Dates: | 19 September 2014 to 30 September 2014 |
Times: | N/A |
Email: | N/A |
10.30am to 6pm
Private View: Friday 19th September, 7 to 9.30pm
Four women artists; Yvonne Lyons, Julia Kerrison, Stephanie Brunton and June Frickleton will be exhibiting an eclectic collection of sublime paintings exploring the theme of personal space.
Visitors can expect a visual treat as the artists explore the theme in different styles. The paintings on display include figures, landscapes and abstracts and reflect the individual artist’s interests and concerns. Each artist brings a different approach and technique to the theme but they are united in their passion for painting and the exhibition celebrates this.
All works are for sale, and visitors will also have the opportunity to buy postcards, original sketches and order limited prints.
Yvonne Lyons (www.yvonnelyons.co.uk) is a Scottish artist and illustrator based near the Kent coast.
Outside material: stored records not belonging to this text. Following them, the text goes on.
This design comes from an exercise in tuning for small area, a short achievable clock period and few clock cycles on the open sky130 flow, not from production work. At most, simulation tests tie the RTL to the original design; equivalence was not proved.

Design mcproto_core, start of the top module:
module mcproto_core (
    input  wire        clk,
    input  wire        rst,
    input  wire        cmd_valid,
    output wire        cmd_ready,
    input  wire [3:0]  cmd_op,
    input  wire [63:0] cmd_val,
    input  wire [31:0] cmd_x,
    input  wire [31:0] cmd_y,
    input  wire [31:0] cmd_z,
    input  wire [31:0] cmd_ptr,
    input  wire [63:0] cmd_avail,
    input  wire [63:0] cmd_plen,
    input  wire        pin_valid,
    output wire        pin_ready,
    input  wire [7:0]  pin_data,
    output wire        mem_req,
    output wire        mem_we,
    output wire [31:0] mem_addr,
    output wire [7:0]  mem_wdata,
    input  wire        mem_gnt,
    input  wire [7:0]  mem_rdata,
    output wire        rsp_valid,
    output wire [2:0]  rsp_status,
    output wire [63:0] rsp_consumed,
    output wire [63:0] rsp_val,
    output wire [31:0] rsp_x,
    output wire [31:0] rsp_y,
    output wire [31:0] rsp_z,
    output wire        pout_valid,
    output wire [7:0]  pout_data
);
    localparam [2:0] ST_OK  = 3'd0;
    localparam [2:0] ST_BTS = 3'd1;
    localparam [2:0] ST_VTL = 3'd2;
    localparam [2:0] ST_BAD = 3'd7;
    function [3:0] varint_size;
        input [63:0] u;
        integer k;
        begin
            varint_size = 4'd1;
            for (k = 1; k < 10; k = k + 1)
  ...
For scale: roughly 3400 cells after synthesis, about 250 flip-flops, about 630 I/O pins, ~27000 µm² of cells after synthesis.
clock: 12.0 ns
lec_check: 0
cap_margin: 20
core_margin: 2
core_utilization: 40
slew_margin: 20
standard.sh (not shown) runs the stock make flow with config.mk's settings and CLKGATE_MAP_FILE= SYNTH_SCRIPT=/design/flow/synth_recipe.tcl, a recipe that flattens the netlist after the stock synthesis.
==> flow/flow/run.sh <==
#!/bin/bash
# Standard ORFS layout (bash standard.sh), with two changes to how it is made:
#  - the port buffers are sky130_fd_sc_hd__buf_1 rather than the delay buffer
#    buffer_ports picks by default;
#  - repair_timing aims for 7 ns of setup slack (a 5 ns path) instead of 0.
# The clock period and the constraints are the standard flow's, unchanged.
set -euo pipefail
export BUFFER_PORTS_ARGS="-buffer_cell sky130_fd_sc_hd__buf_1"
export SETUP_SLACK_MARGIN=7
bash standard.sh > standard_make.log 2>&1
Rerun with:
--- a/flow/design.v
+++ b/flow/design.v
@@ -85,27 +85,17 @@
     wire [32:0] i_ws     = {1'b0, ~(cmd_ptr ^ cmd_avail[31:0])};
     wire [32:0] i_wc     = {cmd_ptr | cmd_avail[31:0], 1'b0};
     wire [33:0] i_wsum   = {1'b0, i_ws} + {1'b0, i_wc};
     wire        i_winbad = (|cmd_avail[63:33]) |
                            (cmd_avail[32] & ((|cmd_ptr) | (|cmd_avail[31:0]))) |
                            (~cmd_avail[32] & i_wsum[33]);
     wire        i_av0    = ~|cmd_avail;
     wire        i_avlt8  = ~|cmd_avail[63:3];
-    wire [4:1]  i_gnz    = {|cmd_val[31:28], |cmd_val[27:21], |cmd_val[20:14], |cmd_val[13:7]};
-    wire [5:1]  i_m1h    = {i_gnz[4], i_gnz[3] & ~i_gnz[4], i_gnz[2] & ~|i_gnz[4:3],
-                            i_gnz[1] & ~|i_gnz[4:2], ~|i_gnz};
-    wire [7:0]  i_ls1    = {1'b0, cmd_plen[6:0]} + 8'd1;
-    wire [7:0]  i_ls2    = {1'b0, cmd_plen[6:0]} + 8'd2;
-    wire [7:0]  i_ls3    = {1'b0, cmd_plen[6:0]} + 8'd3;
-    wire [7:0]  i_ls4    = {1'b0, cmd_plen[6:0]} + 8'd4;
-    wire [7:0]  i_ls5    = {1'b0, cmd_plen[6:0]} + 8'd5;
-    wire [7:0]  i_lsum   = ({8{i_m1h[1]}} & i_ls1) | ({8{i_m1h[2]}} & i_ls2) |
-                           ({8{i_m1h[3]}} & i_ls3) | ({8{i_m1h[4]}} & i_ls4) |
-                           ({8{i_m1h[5]}} & i_ls5);
+    wire [7:0]  i_lsum   = {1'b0, cmd_plen[6:0]} + {4'd0, i_size32};
     wire        i_c7     = i_lsum[7];
     wire        i_lbig   = (|cmd_plen[63:31]) | (i_c7 & (&cmd_plen[30:7]));
     wire [63:0] i_pos    = {cmd_x[25:0], cmd_y[11:0], cmd_z[25:0]};
     reg  [7:0]  i_wbyte;
     reg  [63:0] i_sd;
     always @(*) begin
         i_wbyte = 8'd0;
         i_sd    = 64'd0;
@@ -159,32 +149,16 @@
     wire        k_enc    = k_ev | k_ep | k_ek;
     wire        rw_one   = rw_q == 33'd1;
     wire        rw_gt0   = |rw_q;
     wire        rw_gt1   = |rw_q[32:1];
     wire        rw_gt2   = (|rw_q[32:2]) | (rw_q[1] & rw_q[0]);
     wire        rw_gt3   = |rw_q[32:2] & ~(rw_q[32:2] == 31'd1 && rw_q[1:0] == 2'd0);
     wire        cnt_zero = ~|cnt_q;
     wire        cnt_one  = cnt_q == 31'd1;
-    function lt64;
-        input [63:0] a, b;
-        reg   [63:0] g, e;
-        integer w, i;
-        begin
-            g = ~a & b;
-            e = ~(a ^ b);
-            for (w = 1; w < 64; w = w * 2)
-                for (i = 0; i + w < 64; i = i + 2 * w) begin
-                    g[i] = g[i + w] | (e[i + w] & g[i]);
-                    e[i] = e[i + w] & e[i];
-                end
-            lt64 = g[0];
-        end
-    endfunction
-    wire        rw_lt_cnt = lt64({31'd0, rw_q}, {33'd0, cnt_q});
     wire [7:0]  rb       = mem_rdata;
     reg  [63:0] sd_ins;
     integer j;
     always @(*) begin
         sd_ins = sd_q;
         for (j = 0; j < 9; j = j + 1)
             if (grp_q == j)
                 sd_ins[7 * j +: 7] = rb[6:0];
@@ -326,18 +300,18 @@
                                 ph_k   <= 1'b1;
                             end
                         end else if (maxb_hit) begin
                             respond(ST_VTL);
                         end else if (rw_one) begin
                             respond(ST_BTS);
                         end
                     end
-                end else if (ph_k & (lneg_q | rw_lt_cnt | cnt_zero)) begin
-                    if (~lneg_q & rw_lt_cnt) begin
+                end else if (ph_k & (lneg_q | (rw_q < {2'd0, cnt_q}) | cnt_zero)) begin
+                    if (~lneg_q & (rw_q < {2'd0, cnt_q})) begin
                         respond(ST_BTS);
                         cons_q <= cons_q + rw_q;
                     end else begin
                         respond(ST_VTL);
                     end
                 end else begin
                     if (ph_k) begin
                         ph_k <= 1'b0;
Effect: The changed run ran to the end with no violations. Routed wire length fell slightly. Non-clock buffer count fell by 6. Via count fell by a few percent. Cell count fell by a few percent. Hold slack got worse by 0.14 ns.
Testbench counts after the change, summed over its fixed seeds: cycles 35,042.
For the first run of this note, only the layout was checked, not whether the RTL still works.

separate check: timing with driven ports:
How much do the figures lean on ideal ports? The routed layouts below were timed once more, with nothing changed but the port constraints. Step 1 (the two cells are an assumption about what drives the block):
set clk [get_ports {clk}]
set_driving_cell -lib_cell sky130_fd_sc_hd__clkbuf_16 $clk
set_driving_cell -lib_cell sky130_fd_sc_hd__buf_2 [delete_from_list [all_inputs] $clk]
Step 2 moves the port delays by t, midway between the first and last clock arrival at a register: inputs arrive t later, outputs are due t later. That takes back most of the time a late clock gives input paths. Slacks: no drivers / after step 1 / after step 2; pairs: no drivers / after step 1.
run | t, ns | setup WS [ns] | latest minus earliest clock arrival (ns) | worst slew at a driven data input, ns | pins driven straight from the clock port
the first run | 0.641 | 7.008 / 7.057 / 6.416 | 0.037 / 0.037 | 0.11 | 1
the second run | 0.627 | 6.899 / 6.939 / 6.311 | 0.025 / 0.025 | 0.15 | 1
After both steps setup and hold are still met in every run listed. The setup slack of the first run, which loses most, moves by +0.049 ns with the drivers and by -0.592 ns with both steps.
She is self-taught and finds inspiration through nature and poetry, finding wonder in the everyday, so that each of her paintings has a unique character in its own right.
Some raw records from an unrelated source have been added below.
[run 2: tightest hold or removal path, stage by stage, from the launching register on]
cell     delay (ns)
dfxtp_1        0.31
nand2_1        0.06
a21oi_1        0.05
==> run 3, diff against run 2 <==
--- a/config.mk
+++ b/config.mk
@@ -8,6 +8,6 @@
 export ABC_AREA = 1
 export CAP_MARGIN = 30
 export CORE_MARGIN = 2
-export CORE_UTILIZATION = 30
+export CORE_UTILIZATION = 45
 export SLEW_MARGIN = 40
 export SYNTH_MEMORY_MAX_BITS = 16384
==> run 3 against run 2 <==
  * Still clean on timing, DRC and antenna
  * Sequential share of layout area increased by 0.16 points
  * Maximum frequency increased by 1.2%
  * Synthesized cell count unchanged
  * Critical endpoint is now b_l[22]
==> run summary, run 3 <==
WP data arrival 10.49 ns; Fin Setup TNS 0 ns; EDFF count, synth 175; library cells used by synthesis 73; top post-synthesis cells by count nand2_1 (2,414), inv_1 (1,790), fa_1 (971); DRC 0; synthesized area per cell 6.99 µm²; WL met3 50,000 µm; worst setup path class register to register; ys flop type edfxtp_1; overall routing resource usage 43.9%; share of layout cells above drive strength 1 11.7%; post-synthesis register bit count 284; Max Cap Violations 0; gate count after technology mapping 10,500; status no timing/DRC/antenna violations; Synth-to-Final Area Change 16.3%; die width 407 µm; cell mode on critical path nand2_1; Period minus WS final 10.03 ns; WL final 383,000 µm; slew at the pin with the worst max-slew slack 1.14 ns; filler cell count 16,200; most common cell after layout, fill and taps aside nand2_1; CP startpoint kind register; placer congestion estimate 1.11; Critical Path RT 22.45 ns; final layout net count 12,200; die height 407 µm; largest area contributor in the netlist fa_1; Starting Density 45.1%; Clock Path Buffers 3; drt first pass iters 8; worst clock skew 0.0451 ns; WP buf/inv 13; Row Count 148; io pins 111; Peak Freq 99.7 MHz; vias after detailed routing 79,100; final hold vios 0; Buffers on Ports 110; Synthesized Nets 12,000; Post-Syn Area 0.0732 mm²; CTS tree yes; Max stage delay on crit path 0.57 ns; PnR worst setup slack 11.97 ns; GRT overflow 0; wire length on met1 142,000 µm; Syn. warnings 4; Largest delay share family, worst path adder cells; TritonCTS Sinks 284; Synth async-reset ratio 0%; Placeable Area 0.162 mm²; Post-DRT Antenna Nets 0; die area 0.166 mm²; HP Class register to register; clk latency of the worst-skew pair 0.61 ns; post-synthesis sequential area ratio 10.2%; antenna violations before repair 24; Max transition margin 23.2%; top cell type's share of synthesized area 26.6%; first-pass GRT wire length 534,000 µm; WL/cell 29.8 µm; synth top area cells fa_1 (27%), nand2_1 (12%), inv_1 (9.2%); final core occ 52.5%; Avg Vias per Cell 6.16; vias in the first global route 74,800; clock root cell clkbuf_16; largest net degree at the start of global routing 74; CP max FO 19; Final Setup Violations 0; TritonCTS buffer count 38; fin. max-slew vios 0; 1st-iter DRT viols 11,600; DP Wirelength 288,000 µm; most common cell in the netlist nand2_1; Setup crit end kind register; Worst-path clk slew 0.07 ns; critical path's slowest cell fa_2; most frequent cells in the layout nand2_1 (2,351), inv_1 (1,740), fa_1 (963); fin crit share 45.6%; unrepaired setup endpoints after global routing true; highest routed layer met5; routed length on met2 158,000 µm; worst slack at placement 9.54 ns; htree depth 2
Context: an optimization exercise on an open-source flow, tuned for small area, a short achievable clock period and few clock cycles. The choices shown serve that exercise and are no tape-out recipe. In this exercise RTL edits were held to simulation tests only and were not proved equivalent to the original. No activity file was given, so power comes from the tool's default toggle rates. No driver is modelled on the clock port, so clocking that relies on it looks cheaper here than on a real chip.

$ cat flow/design.v
module kiri_tx_encoder (
    input  wire       clk,
    input  wire       rst,           
    input  wire       start,
    output wire       start_ready,
    input  wire [7:0] dst,
    input  wire [7:0] src,
    input  wire [8:0] len,           
    input  wire       in_valid,
    output wire       in_ready,
    input  wire [7:0] in_data,
    output wire       out_valid,
    input  wire       out_ready,
    output wire [7:0] out_data
);
    localparam [2:0] Q_IDLE  = 3'd0,    
                     Q_DST   = 3'd1,
                     Q_SRC   = 3'd2,
                     Q_PAY   = 3'd3,
                     Q_CRCH  = 3'd4,
                     Q_CRCL  = 3'd5,
                     Q_DELIM = 3'd6;
    function [15:0] crc16_byte;
        input [15:0] crc_in;
        input [7:0]  b;
        reg   [15:0] c;
        integer      i;
        begin
            c = crc_in ^ {b, 8'h00};
            for (i = 0; i < 8; i = i + 1)
                c = c[15] ? ((c << 1) ^ 16'h1021) : (c << 1);
            crc16_byte = c;
        end
    endfunction
    reg  [9*255-1:0] ring;           
    wire [8:0]       s0 = ring[8:0];
    reg  [7:0] hoff;                 
    reg  [7:0] toff;                 
    reg  [7:0] ooff;                 
    reg        open;                 
    reg        emp;                  
    reg        full;                 
    reg        h_at0;                
    reg        t_at0;                
    reg        o_at0;                
    wire [255:0] zv;
    genvar g;
    generate
        for (g = 0; g < 256; g = g + 1) begin : zbits
            if (g >= 1 && g <= 254)
                assign zv[g] = ring[9*g + 8];
            else if (g == 255)
                assign zv[g] = 1'b1;     
            else
                assign zv[g] = 1'b0;
        end
    endgenerate
    function [8:0] first_one;        
        input [255:0] v;
        reg   [255:0] f;             
        reg   [127:0] a1; reg [127:0] i1;
        reg   [63:0]  a2; reg [127:0] i2;
        reg   [31:0]  a3; reg [95:0]  i3;
        reg   [15:0]  a4; reg [63:0]  i4;
        reg   [7:0]   a5; reg [39:0]  i5;
        reg   [3:0]   a6; reg [23:0]  i6;
        reg   [1:0]   a7; reg [13:0]  i7;
        reg           a8; reg [7:0]   i8;
        integer n;
        begin
            for (n = 0; n < 128; n = n + 1) begin
                a1[n] = v[2*n] | v[2*n+1];
                i1[n] = ~v[2*n];
            end
            for (n = 0; n < 64; n = n + 1) begin
                a2[n] = a1[2*n] | a1[2*n+1];
                i2[2*n +: 2] = a1[2*n] ? {1'b0, i1[2*n]} : {1'b1, i1[2*n+1]};
            end
            for (n = 0; n < 32; n = n + 1) begin
                a3[n] = a2[2*n] | a2[2*n+1];
                i3[3*n +: 3] = a2[2*n] ? {1'b0, i2[4*n +: 2]} : {1'b1, i2[4*n+2 +: 2]};
            end
            for (n = 0; n < 16; n = n + 1) begin
                a4[n] = a3[2*n] | a3[2*n+1];
                i4[4*n +: 4] = a3[2*n] ? {1'b0, i3[6*n +: 3]} : {1'b1, i3[6*n+3 +: 3]};
            end
            for (n = 0; n < 8; n = n + 1) begin
                a5[n] = a4[2*n] | a4[2*n+1];
                i5[5*n +: 5] = a4[2*n] ? {1'b0, i4[8*n +: 4]} : {1'b1, i4[8*n+4 +: 4]};
            end
            for (n = 0; n < 4; n = n + 1) begin
                a6[n] = a5[2*n] | a5[2*n+1];
                i6[6*n +: 6] = a5[2*n] ? {1'b0, i5[10*n +: 5]} : {1'b1, i5[10*n+5 +: 5]};
            end
            for (n = 0; n < 2; n = n + 1) begin
                a7[n] = a6[2*n] | a6[2*n+1];
                i7[7*n +: 7] = a6[2*n] ? {1'b0, i6[12*n +: 6]} : {1'b1, i6[12*n+6 +: 6]};
            end
            a8 = a7[0] | a7[1];
            i8 = a7[0] ? {1'b0, i7[6:0]} : {1'b1, i7[13:7]};
            first_one = {a8, i8};
        end
    endfunction
    wire [8:0] fo   = first_one(zv);
    wire [7:0] code = fo[7:0];
    reg        ov;                   
    reg        ov_n;                 
    reg  [7:0] od;                   
    reg  [7:0] od_n;                 
    reg        sv;                   
    reg  [7:0] sd;
    wire rd       = h_at0 && !emp && !sv && !(s0[8] && !s0[0] && o_at0);
    wire adv      = ov_n || out_ready;   
    wire [7:0] rd_byte = !s0[8] ? s0[7:0] : (s0[0] ? 8'h00 : code);
    assign out_valid = ov;
    assign out_data  = od;
    reg  [2:0] q;                    
    reg  [8:0] owe;                  
    reg  [15:0] crc;
    reg  [7:0] run;                  
    reg        split;                
    reg  [1:0] hc;                   
    reg  [7:0] h0, h1;               
    reg        in_rdy;               
    reg        srdy;                 
    reg        in_rdy_n;             
    reg        srdy_n;
    assign start_ready = srdy;
    assign in_ready    = in_rdy;
    wire req  = start && !srdy_n;
    wire take = in_valid && !in_rdy_n;
    wire fifo_q = (q == Q_DST || q == Q_SRC || q == Q_PAY);
    reg        have;                 
    reg  [7:0] raw;                  
    always @* begin
        have = 1'b1;
        raw  = h0;
        case (q)
            Q_IDLE:  have = (hc != 2'd0);
            Q_DST, Q_SRC, Q_PAY:
                     have = (hc != 2'd0);
            Q_CRCH:  raw  = crc[15:8];
            Q_CRCL:  raw  = crc[7:0];
            default: raw  = h0;
        endcase
        if (split) have = 1'b1;
    end
    wire tail_here = t_at0 && (!full || rd);
    wire ins       = tail_here && have;
    wire is_raw    = !split && (fifo_q || q == Q_CRCH || q == Q_CRCL);
    wire raw_zero  = (raw == 8'h00);
    wire       n_bound = !(is_raw && !raw_zero);            
    wire       n_delim = !split && (q == Q_DELIM);
    wire       n_open  = n_bound && !n_delim;               
    wire [8:0] n_slot  = n_bound ? {1'b1, 7'd0, n_delim} : {1'b0, raw};
    wire pop = ins && !split && fifo_q;
    wire [1:0] hc_n = req ? 2'd2 : hc + {1'b0, take} - {1'b0, pop};
    wire [8:0] owe_n = take ? owe - 9'd1 : (req ? len : owe);
    wire split_n = ins ? (!n_bound && !split && (run == 8'd253)) : split;
    wire n_close = ins && (n_bound || split_n);          
    reg  [2:0] q_n;
    always @* begin
        q_n = q;
        if (ins && !split) begin
            case (q)
                Q_IDLE:  q_n = Q_DST;
                Q_DST:   q_n = Q_SRC;
                Q_SRC, Q_PAY:
                         q_n = (owe == 9'd0 && hc == 2'd1) ? Q_CRCH : Q_PAY;
                Q_CRCH:  q_n = Q_CRCL;
                Q_CRCL:  q_n = Q_DELIM;
                default: q_n = Q_IDLE;
            endcase
        end
    end
    wire pay_q_n   = (q_n == Q_DST || q_n == Q_SRC || q_n == Q_PAY);
    wire ir_take   = (owe != 9'd1) && !(hc == 2'd1 && !pop) && !(hc == 2'd2 && pop);
    wire ir_none   = (owe != 9'd0) && !(hc == 2'd2 && !pop) && !(hc == 2'd3 && pop);
    wire sr_take   = (hc == 2'd3 && !pop) || (hc == 2'd0 && pop);
    wire sr_none   = (hc == 2'd0 && !pop) || (hc == 2'd1 && pop);
    wire in_rdy_nx = !req && (take ? ir_take : ir_none);
    wire srdy_nx   = !req && (take ? sr_take : sr_none) && !pay_q_n;
    always @(posedge clk) begin
        ring <= {ins ? n_slot : s0, ring[9*255-1:9]};
    end
    always @(posedge clk) begin
        if (req) begin
            h0 <= dst;
            h1 <= src;
        end else if (pop) begin
            h0 <= (hc == 2'd2) ? h1 : in_data;
            if (hc == 2'd2) h1 <= in_data;
        end else if (take) begin
            if (hc == 2'd0) h0 <= in_data;
            else            h1 <= in_data;
        end
        if (ins && !split) begin
            if (q == Q_DST)
                crc <= crc16_byte(16'hFFFF, raw);
            else if (q == Q_SRC || q == Q_PAY)
                crc <= crc16_byte(crc, raw);
        end
        od <= adv ? (sv ? sd : rd_byte) : ~od_n;
        if (adv) od_n <= ~(sv ? sd : rd_byte);
        if (rd && !adv) sd <= rd_byte;
    end
    always @(posedge clk) begin
        if (rst) begin
            hoff   <= 8'd0;
            toff   <= 8'd0;
            ooff   <= 8'd0;
            open   <= 1'b0;
            emp    <= 1'b1;
            full   <= 1'b0;
            h_at0  <= 1'b1;
            t_at0  <= 1'b1;
            o_at0  <= 1'b0;
            ov     <= 1'b0;
            ov_n   <= 1'b1;
            sv     <= 1'b0;
            q      <= Q_IDLE;
            owe    <= 9'd0;
            run    <= 8'd0;
            split  <= 1'b0;
            hc     <= 2'd0;
            in_rdy <= 1'b0;
            srdy   <= 1'b1;
            in_rdy_n <= 1'b1;
            srdy_n   <= 1'b0;
        end else begin
            hoff  <= emp ? (ins ? 8'd254 : 8'd0) :
                     rd ? 8'd0 : (h_at0 ? 8'd254 : hoff - 8'd1);
            h_at0 <= emp ? !ins : (rd || hoff == 8'd1);
            toff  <= (ins || emp) ? 8'd0 : (t_at0 ? 8'd254 : toff - 8'd1);
            t_at0 <= ins || emp || (toff == 8'd1);
            ooff  <= (ins && n_open) ? 8'd254 :
                     (ooff == 8'd0) ? 8'd254 : ooff - 8'd1;
            o_at0 <= n_close ? 1'b0 : (open && ooff == 8'd1);
            if (n_close) open <= ins && n_open;
            if (ins && !rd) begin
                emp  <= 1'b0;
                full <= !emp && (hoff == 8'd1);
            end else if (rd && !ins) begin
                emp  <= (toff == 8'd1);
                full <= 1'b0;
            end
            ov <= adv ? (sv || rd) : !ov_n;
            if (adv) begin
                ov_n <= !(sv || rd);
                sv   <= 1'b0;
            end else if (rd) begin
                sv <= 1'b1;
            end
            q      <= q_n;
            owe    <= owe_n;
            hc     <= hc_n;
            split  <= split_n;
            if (ins) run <= (n_bound || split) ? 8'd0 : run + 8'd1;
            in_rdy   <= in_rdy_nx;
            in_rdy_n <= !in_rdy_nx;
            srdy     <= srdy_nx;
            srdy_n   <= !srdy_nx;
        end
    end
endmodule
Yvonne grew up in Scotland and has gone from the rough, wild mountains of Scotland to London’s rich variations and busy streets to beautifully manicured Kent with its chocolate-box coast houses, duck ponds and candy-coloured beach huts.This is reflected in the rich colour and quick movement in her paintings, giving a spontaneous and slightly melancholy edge to her work.
Julia Kerrison (www.juliakerrison.com) has worked in both London and New York. She trained initially in the theatre, focusing on scenic art, puppetry and mask making, before moving into fine art and illustration. This theatrical element is reflected in her work. She was the house artist for Trapdoor Theatre Company from 2000 – 2004, has worked at the Royal Opera House in Covent Garden and her paintings have been exhibited as far afield as New Orleans and Australia. Julia also works with local arts festivals, running workshops and working with local schools and community groups on their giant withy sculptures for parades.
Stephanie Brunton (www.stephaniebrunton.co.uk) lives and works in the seaside town of Whitstable on the Kent coast. She attempts to work with a sense of discovery through investigations into identity or the relationships between identity and physical appearance. People fascinate her and are the inspiration for much of her work. That said, a painting may take unpremeditated directions as meaning and metaphor are revealed to her during the process.
June Frickleton (www.frickletonfineart.co.uk) is a Scottish painter and curator whouses a personal vocabulary to create sumptuous paintings. The paintings have a strong visual impact that is heightened by the use of a reduced palette. The paintings are created over a long period of time using a mixture of brush marks and thinned down oil paint washes. The paintings are often created on the floor with thinned paint poured in a controlled manner on the canvas. She then pours washes of turpentine over the surface to stain the canvas and build these stains up in layers until the desired image emerges. Working in layers builds up a surface which in certain parts resembles tributaries or veins adding depth and leading the viewer into the painting.